## TASK ITEM
Copy the data that follows, exactly and completely.

[SOURCE MATERIAL — start]

<file path="config.mk">
export PLATFORM = sky130hd
export DESIGN_NAME = cht_ctrl
export DESIGN_NICKNAME = d
export VERILOG_FILES = /design/src/cht_pkg.sv /design/src/cht_ctrl.sv
export SDC_FILE = /design/constraint.sdc
export NUM_CORES = 1
export LEC_CHECK = 0
export ABC_CLOCK_PERIOD_IN_PS = 2500
export BUFFER_PORTS_ARGS = -buffer_cell sky130_fd_sc_hd__buf_2
export CORE_MARGIN = 1
export CORE_UTILIZATION = 35
export DETAILED_ROUTE_END_ITERATION = 10
export HOLD_SLACK_MARGIN = 0.1
export MAX_ROUTING_LAYER = met4
export PLACE_DENSITY = 0.75
export SYNTH_ARGS = -nofsm -noshare
export SYNTH_HDL_FRONTEND = slang
export SYNTH_SLANG_ARGS = --single-unit
</file>
<file path="constraint.sdc">
create_clock -name clk_i -period 2.5 [get_ports clk_i]
set_clock_uncertainty 0.1 [all_clocks]
set_input_delay 0.5 -clock clk_i [delete_from_list [all_inputs] [get_ports clk_i]]
set_output_delay 0.5 -clock clk_i [all_outputs]
set_load 0.1 [all_outputs]
</file>
===== config.mk =====
export PLATFORM = sky130hd
export DESIGN_NAME = delay_then_on_relay_timer
export DESIGN_NICKNAME = d
export VERILOG_FILES = /design/src/hdl/dtort_pkg.sv /design/src/hdl/delay_then_on_relay_timer.sv
export SDC_FILE = /design/constraint.sdc
export NUM_CORES = 1
export LEC_CHECK = 0
export BUFFER_PORTS_ARGS = -buffer_cell sky130_fd_sc_hd__buf_2
export CAP_MARGIN = 0
export CORE_AREA = 5 5 114 196
export CTS_CLUSTER_DIAMETER = 30
export CTS_CLUSTER_SIZE = 14
export DETAILED_ROUTE_END_ITERATION = 10
export DIE_AREA = 0 0 119 201
export GPL_ROUTABILITY_DRIVEN = 1
export PLACE_DENSITY = 0.65
export SYNTH_ARGS = -nofsm -noshare
export SYNTH_HDL_FRONTEND = slang
export SYNTH_SLANG_ARGS = --single-unit
export TNS_END_PERCENT = 20

===== constraint.sdc =====
create_clock -name clk_i -period 5.16 [get_ports clk_i]
set_input_delay 0.258 -clock clk_i [delete_from_list [all_inputs] [get_ports clk_i]]
set_output_delay 0.258 -clock clk_i [all_outputs]
set_load 0.02 [all_outputs]

===== src/hdl/dtort_pkg.sv =====
// Shared types and constants for the delay-then-on relay timer.
// No dependencies; the top level refers to it by scoped names.
package dtort_pkg;

  typedef enum logic [1:0] {
    MODE_SET_ON    = 2'd0,
    MODE_SET_DELAY = 2'd1,
    MODE_DELAY_CNT = 2'd2,
    MODE_ON_CNT    = 2'd3
  } mode_e;

  localparam int unsigned CfgIdxW  = 2;
  localparam int unsigned CfgDataW = 14;
  localparam int unsigned MaxMinW  = 14;
  localparam int unsigned TpsW     = 10;
  localparam int unsigned SecW     = 8;

  typedef enum logic [CfgIdxW-1:0] {
    CFG_MAX_MINUTES        = 2'd0,
    CFG_TICKS_PER_SECOND   = 2'd1,
    CFG_SECONDS_PER_MINUTE = 2'd2,
    CFG_UNUSED             = 2'd3
  } cfg_idx_e;

  localparam logic [MaxMinW-1:0] MaxMinReset = 14'd5999;
  localparam logic [TpsW-1:0]    TpsReset    = 10'd200;
  localparam logic [SecW-1:0]    SpmReset    = 8'd60;

  localparam int unsigned InDataW = 8;
  localparam int unsigned InUserW = 1;

endpackage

[SOURCE MATERIAL — finish]

## ANSWER TO THIS EXERCISE
<file path="config.mk">
export PLATFORM = sky130hd
export DESIGN_NAME = cht_ctrl
export DESIGN_NICKNAME = d
export VERILOG_FILES = /design/src/cht_pkg.sv /design/src/cht_ctrl.sv
export SDC_FILE = /design/constraint.sdc
export NUM_CORES = 1
export LEC_CHECK = 0
export ABC_CLOCK_PERIOD_IN_PS = 2500
export BUFFER_PORTS_ARGS = -buffer_cell sky130_fd_sc_hd__buf_2
export CORE_MARGIN = 1
export CORE_UTILIZATION = 35
export DETAILED_ROUTE_END_ITERATION = 10
export HOLD_SLACK_MARGIN = 0.1
export MAX_ROUTING_LAYER = met4
export PLACE_DENSITY = 0.75
export SYNTH_ARGS = -nofsm -noshare
export SYNTH_HDL_FRONTEND = slang
export SYNTH_SLANG_ARGS = --single-unit
</file>
<file path="constraint.sdc">
create_clock -name clk_i -period 2.5 [get_ports clk_i]
set_clock_uncertainty 0.1 [all_clocks]
set_input_delay 0.5 -clock clk_i [delete_from_list [all_inputs] [get_ports clk_i]]
set_output_delay 0.5 -clock clk_i [all_outputs]
set_load 0.1 [all_outputs]
</file>
===== config.mk =====
export PLATFORM = sky130hd
export DESIGN_NAME = delay_then_on_relay_timer
export DESIGN_NICKNAME = d
export VERILOG_FILES = /design/src/hdl/dtort_pkg.sv /design/src/hdl/delay_then_on_relay_timer.sv
export SDC_FILE = /design/constraint.sdc
export NUM_CORES = 1
export LEC_CHECK = 0
export BUFFER_PORTS_ARGS = -buffer_cell sky130_fd_sc_hd__buf_2
export CAP_MARGIN = 0
export CORE_AREA = 5 5 114 196
export CTS_CLUSTER_DIAMETER = 30
export CTS_CLUSTER_SIZE = 14
export DETAILED_ROUTE_END_ITERATION = 10
export DIE_AREA = 0 0 119 201
export GPL_ROUTABILITY_DRIVEN = 1
export PLACE_DENSITY = 0.65
export SYNTH_ARGS = -nofsm -noshare
export SYNTH_HDL_FRONTEND = slang
export SYNTH_SLANG_ARGS = --single-unit
export TNS_END_PERCENT = 20

===== constraint.sdc =====
create_clock -name clk_i -period 5.16 [get_ports clk_i]
set_input_delay 0.258 -clock clk_i [delete_from_list [all_inputs] [get_ports clk_i]]
set_output_delay 0.258 -clock clk_i [all_outputs]
set_load 0.02 [all_outputs]

===== src/hdl/dtort_pkg.sv =====
// Shared types and constants for the delay-then-on relay timer.
// No dependencies; the top level refers to it by scoped names.
package dtort_pkg;

  typedef enum logic [1:0] {
    MODE_SET_ON    = 2'd0,
    MODE_SET_DELAY = 2'd1,
    MODE_DELAY_CNT = 2'd2,
    MODE_ON_CNT    = 2'd3
  } mode_e;

  localparam int unsigned CfgIdxW  = 2;
  localparam int unsigned CfgDataW = 14;
  localparam int unsigned MaxMinW  = 14;
  localparam int unsigned TpsW     = 10;
  localparam int unsigned SecW     = 8;

  typedef enum logic [CfgIdxW-1:0] {
    CFG_MAX_MINUTES        = 2'd0,
    CFG_TICKS_PER_SECOND   = 2'd1,
    CFG_SECONDS_PER_MINUTE = 2'd2,
    CFG_UNUSED             = 2'd3
  } cfg_idx_e;

  localparam logic [MaxMinW-1:0] MaxMinReset = 14'd5999;
  localparam logic [TpsW-1:0]    TpsReset    = 10'd200;
  localparam logic [SecW-1:0]    SpmReset    = 8'd60;

  localparam int unsigned InDataW = 8;
  localparam int unsigned InUserW = 1;

endpackage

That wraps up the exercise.